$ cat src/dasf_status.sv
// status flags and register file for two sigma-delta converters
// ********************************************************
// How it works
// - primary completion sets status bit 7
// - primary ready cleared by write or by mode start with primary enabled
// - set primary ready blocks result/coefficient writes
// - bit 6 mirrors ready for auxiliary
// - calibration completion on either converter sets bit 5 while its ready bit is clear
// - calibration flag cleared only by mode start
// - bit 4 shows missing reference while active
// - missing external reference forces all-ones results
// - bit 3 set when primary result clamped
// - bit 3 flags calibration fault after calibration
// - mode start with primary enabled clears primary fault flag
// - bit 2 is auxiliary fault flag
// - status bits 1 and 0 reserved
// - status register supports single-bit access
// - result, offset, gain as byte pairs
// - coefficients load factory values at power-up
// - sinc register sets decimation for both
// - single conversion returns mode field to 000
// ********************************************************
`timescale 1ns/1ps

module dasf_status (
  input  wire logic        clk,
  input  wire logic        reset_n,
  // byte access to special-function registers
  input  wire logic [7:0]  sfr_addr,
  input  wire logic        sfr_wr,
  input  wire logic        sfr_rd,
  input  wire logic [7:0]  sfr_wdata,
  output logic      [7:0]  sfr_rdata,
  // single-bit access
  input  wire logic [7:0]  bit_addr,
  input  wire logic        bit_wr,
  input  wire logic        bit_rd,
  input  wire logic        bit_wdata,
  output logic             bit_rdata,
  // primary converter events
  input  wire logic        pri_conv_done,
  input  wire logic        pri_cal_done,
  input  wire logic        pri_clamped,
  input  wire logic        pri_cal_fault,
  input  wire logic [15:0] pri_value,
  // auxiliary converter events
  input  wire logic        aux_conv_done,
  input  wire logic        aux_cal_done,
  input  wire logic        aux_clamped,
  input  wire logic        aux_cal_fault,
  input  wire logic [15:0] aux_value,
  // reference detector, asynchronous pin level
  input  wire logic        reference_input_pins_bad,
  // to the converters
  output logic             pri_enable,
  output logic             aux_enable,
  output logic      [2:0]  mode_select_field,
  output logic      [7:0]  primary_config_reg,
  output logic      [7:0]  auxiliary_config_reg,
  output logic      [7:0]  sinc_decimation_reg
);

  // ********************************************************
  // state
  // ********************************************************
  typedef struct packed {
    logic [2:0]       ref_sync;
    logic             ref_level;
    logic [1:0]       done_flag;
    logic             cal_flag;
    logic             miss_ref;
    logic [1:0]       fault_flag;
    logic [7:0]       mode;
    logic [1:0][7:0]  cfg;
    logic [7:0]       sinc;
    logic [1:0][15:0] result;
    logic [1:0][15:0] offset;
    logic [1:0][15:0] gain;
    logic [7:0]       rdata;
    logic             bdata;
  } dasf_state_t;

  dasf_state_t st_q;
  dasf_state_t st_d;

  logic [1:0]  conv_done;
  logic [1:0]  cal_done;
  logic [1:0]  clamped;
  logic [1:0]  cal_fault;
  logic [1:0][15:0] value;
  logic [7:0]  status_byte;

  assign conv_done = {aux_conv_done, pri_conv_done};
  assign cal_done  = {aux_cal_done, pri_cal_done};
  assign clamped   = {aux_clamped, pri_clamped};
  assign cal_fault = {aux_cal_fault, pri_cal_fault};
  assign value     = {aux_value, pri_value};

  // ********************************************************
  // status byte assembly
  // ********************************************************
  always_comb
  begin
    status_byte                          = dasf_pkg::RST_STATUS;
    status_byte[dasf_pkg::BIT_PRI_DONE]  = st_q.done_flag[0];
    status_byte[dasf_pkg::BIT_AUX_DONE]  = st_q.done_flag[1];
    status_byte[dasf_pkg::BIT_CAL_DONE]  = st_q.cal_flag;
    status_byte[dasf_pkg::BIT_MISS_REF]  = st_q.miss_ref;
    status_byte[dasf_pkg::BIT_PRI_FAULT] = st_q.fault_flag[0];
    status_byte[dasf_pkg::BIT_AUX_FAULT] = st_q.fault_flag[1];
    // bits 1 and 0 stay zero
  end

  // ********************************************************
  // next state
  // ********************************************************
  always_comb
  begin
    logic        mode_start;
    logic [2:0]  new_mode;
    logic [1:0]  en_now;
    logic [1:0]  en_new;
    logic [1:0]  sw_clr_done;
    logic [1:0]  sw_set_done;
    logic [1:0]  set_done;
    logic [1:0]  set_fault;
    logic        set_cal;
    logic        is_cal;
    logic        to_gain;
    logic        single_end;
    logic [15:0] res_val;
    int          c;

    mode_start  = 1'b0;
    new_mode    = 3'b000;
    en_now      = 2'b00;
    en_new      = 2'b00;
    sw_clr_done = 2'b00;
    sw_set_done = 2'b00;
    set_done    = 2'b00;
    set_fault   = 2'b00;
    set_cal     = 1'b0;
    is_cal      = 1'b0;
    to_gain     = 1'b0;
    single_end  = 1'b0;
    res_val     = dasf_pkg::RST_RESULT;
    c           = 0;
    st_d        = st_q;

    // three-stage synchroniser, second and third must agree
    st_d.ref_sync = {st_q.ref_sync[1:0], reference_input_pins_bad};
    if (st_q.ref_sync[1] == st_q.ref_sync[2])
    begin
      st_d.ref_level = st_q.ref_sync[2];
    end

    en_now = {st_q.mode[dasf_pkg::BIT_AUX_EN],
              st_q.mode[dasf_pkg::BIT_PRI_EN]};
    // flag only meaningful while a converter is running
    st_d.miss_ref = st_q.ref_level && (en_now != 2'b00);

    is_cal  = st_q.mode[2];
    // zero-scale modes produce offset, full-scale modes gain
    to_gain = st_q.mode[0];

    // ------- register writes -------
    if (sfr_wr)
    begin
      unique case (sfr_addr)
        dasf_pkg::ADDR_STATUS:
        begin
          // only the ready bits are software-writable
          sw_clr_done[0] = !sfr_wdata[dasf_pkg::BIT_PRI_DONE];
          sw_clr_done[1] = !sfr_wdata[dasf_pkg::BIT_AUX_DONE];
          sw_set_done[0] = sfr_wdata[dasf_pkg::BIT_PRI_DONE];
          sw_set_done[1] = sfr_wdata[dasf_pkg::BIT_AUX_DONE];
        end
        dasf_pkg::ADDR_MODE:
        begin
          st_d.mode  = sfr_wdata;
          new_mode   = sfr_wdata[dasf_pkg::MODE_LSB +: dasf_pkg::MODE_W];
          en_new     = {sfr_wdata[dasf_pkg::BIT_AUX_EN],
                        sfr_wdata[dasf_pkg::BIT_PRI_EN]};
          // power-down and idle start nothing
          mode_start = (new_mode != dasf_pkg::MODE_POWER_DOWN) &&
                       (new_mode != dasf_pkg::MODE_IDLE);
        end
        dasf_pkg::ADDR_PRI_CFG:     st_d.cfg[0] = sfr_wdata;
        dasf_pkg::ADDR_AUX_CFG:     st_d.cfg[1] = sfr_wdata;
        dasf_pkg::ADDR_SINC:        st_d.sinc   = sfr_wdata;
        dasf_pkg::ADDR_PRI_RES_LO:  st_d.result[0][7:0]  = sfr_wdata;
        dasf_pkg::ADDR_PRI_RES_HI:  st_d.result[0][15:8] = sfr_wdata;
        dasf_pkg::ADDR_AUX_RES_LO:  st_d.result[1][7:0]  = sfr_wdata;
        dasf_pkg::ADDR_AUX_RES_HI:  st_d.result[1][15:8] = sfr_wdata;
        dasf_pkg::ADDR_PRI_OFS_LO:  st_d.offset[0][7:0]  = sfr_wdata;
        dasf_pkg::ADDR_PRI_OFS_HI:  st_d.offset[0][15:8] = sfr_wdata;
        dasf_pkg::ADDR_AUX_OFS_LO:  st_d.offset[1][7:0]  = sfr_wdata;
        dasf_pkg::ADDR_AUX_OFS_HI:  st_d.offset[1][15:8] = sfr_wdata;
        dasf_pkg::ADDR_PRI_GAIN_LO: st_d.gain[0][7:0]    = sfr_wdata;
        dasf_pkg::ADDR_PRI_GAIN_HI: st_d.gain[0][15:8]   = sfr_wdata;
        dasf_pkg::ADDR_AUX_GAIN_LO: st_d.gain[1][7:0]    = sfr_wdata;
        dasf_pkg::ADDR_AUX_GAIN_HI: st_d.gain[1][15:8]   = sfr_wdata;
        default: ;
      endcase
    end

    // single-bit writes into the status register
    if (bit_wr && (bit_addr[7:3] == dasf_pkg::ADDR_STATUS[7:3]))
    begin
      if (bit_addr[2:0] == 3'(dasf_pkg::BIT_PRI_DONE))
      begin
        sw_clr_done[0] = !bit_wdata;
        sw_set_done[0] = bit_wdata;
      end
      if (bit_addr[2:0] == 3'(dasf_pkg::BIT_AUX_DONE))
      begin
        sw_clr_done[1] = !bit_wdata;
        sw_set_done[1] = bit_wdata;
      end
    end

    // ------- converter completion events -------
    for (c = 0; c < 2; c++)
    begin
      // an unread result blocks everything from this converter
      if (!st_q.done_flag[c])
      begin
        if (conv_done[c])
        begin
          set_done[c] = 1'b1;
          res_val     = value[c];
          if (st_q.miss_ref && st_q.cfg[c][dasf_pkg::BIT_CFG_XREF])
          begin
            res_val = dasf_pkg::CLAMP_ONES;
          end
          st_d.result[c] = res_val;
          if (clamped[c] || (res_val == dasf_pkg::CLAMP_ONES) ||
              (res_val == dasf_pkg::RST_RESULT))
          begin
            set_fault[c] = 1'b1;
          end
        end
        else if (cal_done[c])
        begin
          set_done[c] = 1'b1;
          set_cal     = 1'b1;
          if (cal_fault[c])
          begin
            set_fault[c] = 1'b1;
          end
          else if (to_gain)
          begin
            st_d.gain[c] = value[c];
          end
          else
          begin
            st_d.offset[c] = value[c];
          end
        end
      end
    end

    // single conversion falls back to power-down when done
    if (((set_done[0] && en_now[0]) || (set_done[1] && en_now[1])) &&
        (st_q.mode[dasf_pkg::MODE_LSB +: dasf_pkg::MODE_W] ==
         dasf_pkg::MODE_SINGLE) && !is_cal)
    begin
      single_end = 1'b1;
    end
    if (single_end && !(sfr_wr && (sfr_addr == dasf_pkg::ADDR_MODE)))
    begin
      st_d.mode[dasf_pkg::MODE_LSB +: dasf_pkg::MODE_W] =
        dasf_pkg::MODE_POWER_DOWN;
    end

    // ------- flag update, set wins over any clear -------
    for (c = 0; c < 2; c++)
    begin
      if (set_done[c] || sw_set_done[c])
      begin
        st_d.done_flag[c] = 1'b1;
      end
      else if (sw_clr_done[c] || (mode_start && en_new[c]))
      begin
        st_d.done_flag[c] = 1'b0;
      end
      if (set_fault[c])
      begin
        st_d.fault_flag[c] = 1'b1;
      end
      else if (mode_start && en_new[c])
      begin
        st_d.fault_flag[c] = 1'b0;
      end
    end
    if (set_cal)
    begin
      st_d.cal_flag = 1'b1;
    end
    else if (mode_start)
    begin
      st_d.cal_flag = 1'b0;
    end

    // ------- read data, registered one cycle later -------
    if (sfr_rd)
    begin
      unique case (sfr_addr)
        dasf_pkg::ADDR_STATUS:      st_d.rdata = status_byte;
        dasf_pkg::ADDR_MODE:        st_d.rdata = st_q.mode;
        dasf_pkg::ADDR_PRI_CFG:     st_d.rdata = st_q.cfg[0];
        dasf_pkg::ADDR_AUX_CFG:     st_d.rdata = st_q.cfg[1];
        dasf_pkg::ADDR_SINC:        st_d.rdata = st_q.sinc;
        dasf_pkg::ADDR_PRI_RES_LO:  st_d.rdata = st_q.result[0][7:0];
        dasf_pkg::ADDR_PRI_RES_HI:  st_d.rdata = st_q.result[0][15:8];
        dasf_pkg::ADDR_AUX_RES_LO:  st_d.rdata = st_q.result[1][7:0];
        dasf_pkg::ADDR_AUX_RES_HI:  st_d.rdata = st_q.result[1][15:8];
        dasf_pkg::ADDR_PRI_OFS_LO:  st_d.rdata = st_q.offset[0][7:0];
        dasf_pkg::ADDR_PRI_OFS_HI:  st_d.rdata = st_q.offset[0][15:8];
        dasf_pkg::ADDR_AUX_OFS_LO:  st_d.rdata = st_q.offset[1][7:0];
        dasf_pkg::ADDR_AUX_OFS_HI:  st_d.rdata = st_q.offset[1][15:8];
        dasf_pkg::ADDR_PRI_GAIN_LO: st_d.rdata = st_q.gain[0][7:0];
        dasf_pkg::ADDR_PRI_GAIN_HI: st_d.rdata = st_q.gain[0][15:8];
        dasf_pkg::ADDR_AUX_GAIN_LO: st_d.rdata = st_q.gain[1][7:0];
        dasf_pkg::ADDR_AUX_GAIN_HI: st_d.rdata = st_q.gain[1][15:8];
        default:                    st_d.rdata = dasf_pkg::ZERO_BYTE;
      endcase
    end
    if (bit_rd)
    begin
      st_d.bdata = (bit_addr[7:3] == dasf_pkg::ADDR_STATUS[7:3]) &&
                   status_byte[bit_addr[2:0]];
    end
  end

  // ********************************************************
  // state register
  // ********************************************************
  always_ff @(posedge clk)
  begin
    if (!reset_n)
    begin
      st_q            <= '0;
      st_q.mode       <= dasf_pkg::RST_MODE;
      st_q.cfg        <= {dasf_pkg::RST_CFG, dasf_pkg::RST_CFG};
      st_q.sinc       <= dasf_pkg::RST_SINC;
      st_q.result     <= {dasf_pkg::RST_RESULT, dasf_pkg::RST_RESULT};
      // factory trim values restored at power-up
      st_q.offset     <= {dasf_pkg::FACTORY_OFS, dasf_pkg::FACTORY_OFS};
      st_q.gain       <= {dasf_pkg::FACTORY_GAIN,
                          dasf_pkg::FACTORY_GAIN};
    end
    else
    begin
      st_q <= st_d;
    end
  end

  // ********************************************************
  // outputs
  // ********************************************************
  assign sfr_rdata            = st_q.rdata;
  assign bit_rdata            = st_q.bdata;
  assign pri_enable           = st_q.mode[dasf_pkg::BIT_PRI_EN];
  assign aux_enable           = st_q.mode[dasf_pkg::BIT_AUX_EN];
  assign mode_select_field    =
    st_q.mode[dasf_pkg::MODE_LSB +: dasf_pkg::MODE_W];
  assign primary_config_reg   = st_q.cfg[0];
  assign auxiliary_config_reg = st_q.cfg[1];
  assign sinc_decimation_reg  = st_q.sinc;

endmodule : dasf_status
★ ★ ★ ★ ★ ★ ★
Task: Return each line exactly, beginning at the start of the material above and ending at the line that includes "bit is clear", with both of those kept.

Task result:
$ cat src/dasf_status.sv
// status flags and register file for two sigma-delta converters
// ********************************************************
// How it works
// - primary completion sets status bit 7
// - primary ready cleared by write or by mode start with primary enabled
// - set primary ready blocks result/coefficient writes
// - bit 6 mirrors ready for auxiliary
// - calibration completion on either converter sets bit 5 while its ready bit is clear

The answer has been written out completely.